Entries supplied Start Marker
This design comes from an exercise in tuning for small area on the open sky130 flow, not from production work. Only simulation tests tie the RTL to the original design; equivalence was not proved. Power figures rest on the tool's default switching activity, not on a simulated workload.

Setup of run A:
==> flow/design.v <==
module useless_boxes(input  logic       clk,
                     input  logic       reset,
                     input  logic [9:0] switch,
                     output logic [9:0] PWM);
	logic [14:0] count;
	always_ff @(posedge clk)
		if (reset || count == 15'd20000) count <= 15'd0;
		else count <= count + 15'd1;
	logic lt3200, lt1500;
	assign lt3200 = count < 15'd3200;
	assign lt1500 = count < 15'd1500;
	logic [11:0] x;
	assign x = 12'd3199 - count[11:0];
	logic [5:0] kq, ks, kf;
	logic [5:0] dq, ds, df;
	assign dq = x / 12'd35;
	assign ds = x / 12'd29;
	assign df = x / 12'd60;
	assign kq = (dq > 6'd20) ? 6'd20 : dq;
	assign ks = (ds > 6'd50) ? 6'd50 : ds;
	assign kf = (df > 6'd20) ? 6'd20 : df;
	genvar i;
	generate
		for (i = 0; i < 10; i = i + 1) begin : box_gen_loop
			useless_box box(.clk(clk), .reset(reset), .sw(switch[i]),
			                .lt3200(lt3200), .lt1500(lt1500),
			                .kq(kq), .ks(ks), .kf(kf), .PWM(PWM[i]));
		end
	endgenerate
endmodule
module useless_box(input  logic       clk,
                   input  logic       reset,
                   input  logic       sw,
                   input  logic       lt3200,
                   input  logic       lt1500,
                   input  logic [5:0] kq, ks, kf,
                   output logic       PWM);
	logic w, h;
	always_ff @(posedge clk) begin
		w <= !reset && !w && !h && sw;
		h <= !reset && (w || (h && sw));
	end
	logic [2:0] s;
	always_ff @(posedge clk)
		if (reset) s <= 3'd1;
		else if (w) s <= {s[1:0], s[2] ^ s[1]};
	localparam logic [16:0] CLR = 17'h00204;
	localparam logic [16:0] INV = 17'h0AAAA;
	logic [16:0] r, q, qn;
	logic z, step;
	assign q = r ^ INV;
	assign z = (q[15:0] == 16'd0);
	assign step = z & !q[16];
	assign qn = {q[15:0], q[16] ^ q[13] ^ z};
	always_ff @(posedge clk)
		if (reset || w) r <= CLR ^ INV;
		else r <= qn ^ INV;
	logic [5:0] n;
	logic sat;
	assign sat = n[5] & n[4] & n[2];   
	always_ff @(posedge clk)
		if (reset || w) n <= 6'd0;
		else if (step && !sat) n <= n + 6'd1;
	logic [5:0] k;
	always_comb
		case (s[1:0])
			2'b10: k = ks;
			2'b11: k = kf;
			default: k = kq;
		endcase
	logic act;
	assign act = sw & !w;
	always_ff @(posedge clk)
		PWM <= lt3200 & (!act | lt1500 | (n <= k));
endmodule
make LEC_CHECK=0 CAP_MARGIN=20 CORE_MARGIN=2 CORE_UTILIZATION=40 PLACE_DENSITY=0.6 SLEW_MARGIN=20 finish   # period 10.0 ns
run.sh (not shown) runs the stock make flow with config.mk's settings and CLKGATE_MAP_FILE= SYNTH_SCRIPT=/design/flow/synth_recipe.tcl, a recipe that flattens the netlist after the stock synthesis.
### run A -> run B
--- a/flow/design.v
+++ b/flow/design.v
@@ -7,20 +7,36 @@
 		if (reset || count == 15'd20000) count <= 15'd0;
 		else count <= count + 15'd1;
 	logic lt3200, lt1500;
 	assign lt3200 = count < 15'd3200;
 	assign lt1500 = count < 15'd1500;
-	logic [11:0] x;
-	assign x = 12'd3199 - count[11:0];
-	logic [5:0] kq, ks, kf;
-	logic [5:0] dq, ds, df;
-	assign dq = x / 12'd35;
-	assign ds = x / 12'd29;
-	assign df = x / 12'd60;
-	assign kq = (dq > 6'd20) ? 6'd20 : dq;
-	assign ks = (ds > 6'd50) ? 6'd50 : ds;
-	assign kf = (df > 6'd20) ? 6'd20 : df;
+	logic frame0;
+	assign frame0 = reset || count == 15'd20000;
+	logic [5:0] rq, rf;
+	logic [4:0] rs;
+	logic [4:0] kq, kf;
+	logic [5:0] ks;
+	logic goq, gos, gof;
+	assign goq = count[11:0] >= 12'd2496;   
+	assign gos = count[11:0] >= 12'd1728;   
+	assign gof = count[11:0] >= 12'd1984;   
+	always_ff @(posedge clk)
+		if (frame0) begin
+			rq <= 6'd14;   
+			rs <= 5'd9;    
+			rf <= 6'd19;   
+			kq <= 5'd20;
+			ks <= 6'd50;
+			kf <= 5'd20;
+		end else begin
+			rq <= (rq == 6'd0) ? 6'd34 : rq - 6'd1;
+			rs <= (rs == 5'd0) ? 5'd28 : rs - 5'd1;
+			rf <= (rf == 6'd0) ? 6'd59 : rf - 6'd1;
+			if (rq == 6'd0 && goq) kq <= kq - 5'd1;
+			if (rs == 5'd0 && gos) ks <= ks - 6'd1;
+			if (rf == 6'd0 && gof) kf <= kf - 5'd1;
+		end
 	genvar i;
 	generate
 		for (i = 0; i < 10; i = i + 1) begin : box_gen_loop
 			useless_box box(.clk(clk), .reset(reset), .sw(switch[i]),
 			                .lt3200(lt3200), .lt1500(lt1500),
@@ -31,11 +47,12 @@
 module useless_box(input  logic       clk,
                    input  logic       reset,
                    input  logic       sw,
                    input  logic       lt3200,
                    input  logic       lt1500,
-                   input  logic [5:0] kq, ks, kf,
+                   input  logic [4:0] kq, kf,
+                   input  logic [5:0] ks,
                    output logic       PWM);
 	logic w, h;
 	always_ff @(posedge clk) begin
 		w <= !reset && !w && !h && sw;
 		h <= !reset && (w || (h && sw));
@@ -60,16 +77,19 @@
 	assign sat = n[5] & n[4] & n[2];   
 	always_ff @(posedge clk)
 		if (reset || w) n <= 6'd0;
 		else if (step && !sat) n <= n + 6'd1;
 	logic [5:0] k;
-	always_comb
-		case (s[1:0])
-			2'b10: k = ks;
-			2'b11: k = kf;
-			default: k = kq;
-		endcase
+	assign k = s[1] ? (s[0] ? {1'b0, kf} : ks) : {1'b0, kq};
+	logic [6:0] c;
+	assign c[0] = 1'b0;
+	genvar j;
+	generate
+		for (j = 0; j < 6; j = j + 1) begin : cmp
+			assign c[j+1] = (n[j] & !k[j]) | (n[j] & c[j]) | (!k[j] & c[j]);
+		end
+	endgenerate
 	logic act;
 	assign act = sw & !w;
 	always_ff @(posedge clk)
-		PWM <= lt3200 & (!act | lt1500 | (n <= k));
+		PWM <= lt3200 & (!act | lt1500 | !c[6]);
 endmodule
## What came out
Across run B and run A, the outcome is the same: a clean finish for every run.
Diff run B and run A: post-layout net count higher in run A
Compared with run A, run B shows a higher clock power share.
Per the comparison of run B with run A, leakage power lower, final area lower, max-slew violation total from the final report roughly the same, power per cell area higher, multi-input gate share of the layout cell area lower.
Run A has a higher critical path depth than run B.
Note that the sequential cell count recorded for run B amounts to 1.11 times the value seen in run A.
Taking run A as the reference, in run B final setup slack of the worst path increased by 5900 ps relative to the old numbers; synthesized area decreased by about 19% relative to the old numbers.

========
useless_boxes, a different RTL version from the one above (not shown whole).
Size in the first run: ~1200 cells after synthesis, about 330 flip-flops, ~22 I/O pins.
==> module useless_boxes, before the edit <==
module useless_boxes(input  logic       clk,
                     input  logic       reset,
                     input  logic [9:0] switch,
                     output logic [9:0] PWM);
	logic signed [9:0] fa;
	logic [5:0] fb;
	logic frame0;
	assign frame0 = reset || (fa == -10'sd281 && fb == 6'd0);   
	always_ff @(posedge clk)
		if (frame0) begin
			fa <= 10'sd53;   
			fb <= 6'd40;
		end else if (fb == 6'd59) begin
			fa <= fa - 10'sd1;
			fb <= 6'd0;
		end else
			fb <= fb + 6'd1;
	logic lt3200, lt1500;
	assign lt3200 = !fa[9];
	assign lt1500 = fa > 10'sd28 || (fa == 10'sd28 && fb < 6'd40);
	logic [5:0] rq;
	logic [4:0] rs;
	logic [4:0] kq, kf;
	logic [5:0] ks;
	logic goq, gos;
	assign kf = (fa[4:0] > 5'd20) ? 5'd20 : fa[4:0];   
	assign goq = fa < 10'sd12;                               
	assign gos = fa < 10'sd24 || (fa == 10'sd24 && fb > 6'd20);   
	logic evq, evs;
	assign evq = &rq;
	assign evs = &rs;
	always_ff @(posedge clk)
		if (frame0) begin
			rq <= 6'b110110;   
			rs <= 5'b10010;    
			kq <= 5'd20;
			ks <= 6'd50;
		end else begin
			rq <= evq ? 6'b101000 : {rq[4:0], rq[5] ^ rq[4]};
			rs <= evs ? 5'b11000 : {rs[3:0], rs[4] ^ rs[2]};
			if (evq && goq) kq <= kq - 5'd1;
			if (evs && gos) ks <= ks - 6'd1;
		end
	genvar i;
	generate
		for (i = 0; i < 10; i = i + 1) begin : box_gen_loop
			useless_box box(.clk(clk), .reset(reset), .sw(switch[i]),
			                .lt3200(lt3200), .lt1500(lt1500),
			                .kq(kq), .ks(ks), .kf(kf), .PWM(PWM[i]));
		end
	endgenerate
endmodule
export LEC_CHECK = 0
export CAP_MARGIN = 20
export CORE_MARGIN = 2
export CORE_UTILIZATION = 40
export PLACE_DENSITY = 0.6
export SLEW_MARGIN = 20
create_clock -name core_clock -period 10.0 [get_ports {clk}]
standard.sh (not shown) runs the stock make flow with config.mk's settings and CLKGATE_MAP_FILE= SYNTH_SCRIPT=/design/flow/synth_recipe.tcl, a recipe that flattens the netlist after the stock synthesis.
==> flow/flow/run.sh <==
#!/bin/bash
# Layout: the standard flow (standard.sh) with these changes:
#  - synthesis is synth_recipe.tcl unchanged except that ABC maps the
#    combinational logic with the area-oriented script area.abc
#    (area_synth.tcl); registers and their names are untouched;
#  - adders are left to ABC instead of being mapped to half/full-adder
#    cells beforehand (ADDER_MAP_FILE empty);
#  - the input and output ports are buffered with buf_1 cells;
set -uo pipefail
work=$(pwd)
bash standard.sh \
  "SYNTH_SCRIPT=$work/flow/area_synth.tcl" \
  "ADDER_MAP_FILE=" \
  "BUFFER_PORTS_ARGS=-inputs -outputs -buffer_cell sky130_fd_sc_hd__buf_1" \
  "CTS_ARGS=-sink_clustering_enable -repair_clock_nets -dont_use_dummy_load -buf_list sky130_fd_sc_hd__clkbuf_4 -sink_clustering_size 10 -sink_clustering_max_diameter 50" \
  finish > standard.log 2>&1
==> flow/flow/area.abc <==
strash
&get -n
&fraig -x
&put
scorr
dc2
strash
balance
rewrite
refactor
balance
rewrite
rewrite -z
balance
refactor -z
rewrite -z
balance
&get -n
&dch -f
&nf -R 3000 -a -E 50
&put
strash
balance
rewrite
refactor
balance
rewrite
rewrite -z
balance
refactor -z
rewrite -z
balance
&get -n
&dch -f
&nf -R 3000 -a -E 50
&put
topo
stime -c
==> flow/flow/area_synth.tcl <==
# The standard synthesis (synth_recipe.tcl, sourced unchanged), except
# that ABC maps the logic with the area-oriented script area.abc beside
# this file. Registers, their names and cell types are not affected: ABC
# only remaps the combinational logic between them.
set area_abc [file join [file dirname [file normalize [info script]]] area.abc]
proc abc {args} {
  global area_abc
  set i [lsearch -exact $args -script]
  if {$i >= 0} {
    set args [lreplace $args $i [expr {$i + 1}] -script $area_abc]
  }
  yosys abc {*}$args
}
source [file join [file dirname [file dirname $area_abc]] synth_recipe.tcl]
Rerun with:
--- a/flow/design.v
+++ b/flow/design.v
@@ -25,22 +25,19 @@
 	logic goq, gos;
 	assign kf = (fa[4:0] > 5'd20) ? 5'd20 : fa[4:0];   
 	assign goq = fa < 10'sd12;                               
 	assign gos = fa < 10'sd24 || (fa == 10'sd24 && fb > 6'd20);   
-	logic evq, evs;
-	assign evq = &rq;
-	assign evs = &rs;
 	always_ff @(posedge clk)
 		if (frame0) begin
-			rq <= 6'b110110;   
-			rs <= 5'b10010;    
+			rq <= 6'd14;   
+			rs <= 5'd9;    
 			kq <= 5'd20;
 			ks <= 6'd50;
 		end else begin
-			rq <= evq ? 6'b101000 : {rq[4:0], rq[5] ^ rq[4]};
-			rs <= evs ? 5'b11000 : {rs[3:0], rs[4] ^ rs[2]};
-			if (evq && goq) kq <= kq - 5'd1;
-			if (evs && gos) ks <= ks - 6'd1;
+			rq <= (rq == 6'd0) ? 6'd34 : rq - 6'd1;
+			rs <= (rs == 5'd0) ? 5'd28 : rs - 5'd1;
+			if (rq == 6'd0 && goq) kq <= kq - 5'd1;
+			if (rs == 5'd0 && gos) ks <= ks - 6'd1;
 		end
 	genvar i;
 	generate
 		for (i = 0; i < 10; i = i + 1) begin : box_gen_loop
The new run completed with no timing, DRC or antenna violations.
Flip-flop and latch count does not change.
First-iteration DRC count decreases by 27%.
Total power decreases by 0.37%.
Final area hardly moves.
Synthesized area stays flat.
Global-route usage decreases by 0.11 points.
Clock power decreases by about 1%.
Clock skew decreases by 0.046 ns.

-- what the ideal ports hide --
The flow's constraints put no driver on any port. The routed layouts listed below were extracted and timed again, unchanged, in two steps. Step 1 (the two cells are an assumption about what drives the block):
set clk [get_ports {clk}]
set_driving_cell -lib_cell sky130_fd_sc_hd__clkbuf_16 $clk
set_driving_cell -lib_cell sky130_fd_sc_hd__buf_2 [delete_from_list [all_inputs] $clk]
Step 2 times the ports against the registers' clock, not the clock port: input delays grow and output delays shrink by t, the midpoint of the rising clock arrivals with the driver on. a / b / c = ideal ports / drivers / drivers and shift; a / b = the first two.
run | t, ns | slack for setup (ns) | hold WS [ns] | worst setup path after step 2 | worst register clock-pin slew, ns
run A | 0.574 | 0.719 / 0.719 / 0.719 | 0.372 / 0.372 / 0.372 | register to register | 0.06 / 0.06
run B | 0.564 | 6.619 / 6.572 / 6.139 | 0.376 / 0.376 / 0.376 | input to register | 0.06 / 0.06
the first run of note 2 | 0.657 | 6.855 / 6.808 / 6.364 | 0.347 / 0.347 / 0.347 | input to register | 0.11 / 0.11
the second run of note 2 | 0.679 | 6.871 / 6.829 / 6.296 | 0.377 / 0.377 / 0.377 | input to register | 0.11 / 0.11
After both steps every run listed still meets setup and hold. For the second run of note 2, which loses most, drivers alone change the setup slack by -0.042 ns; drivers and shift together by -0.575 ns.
Entries supplied End Marker
Number of lines above with the word "standard": supply it alone.

5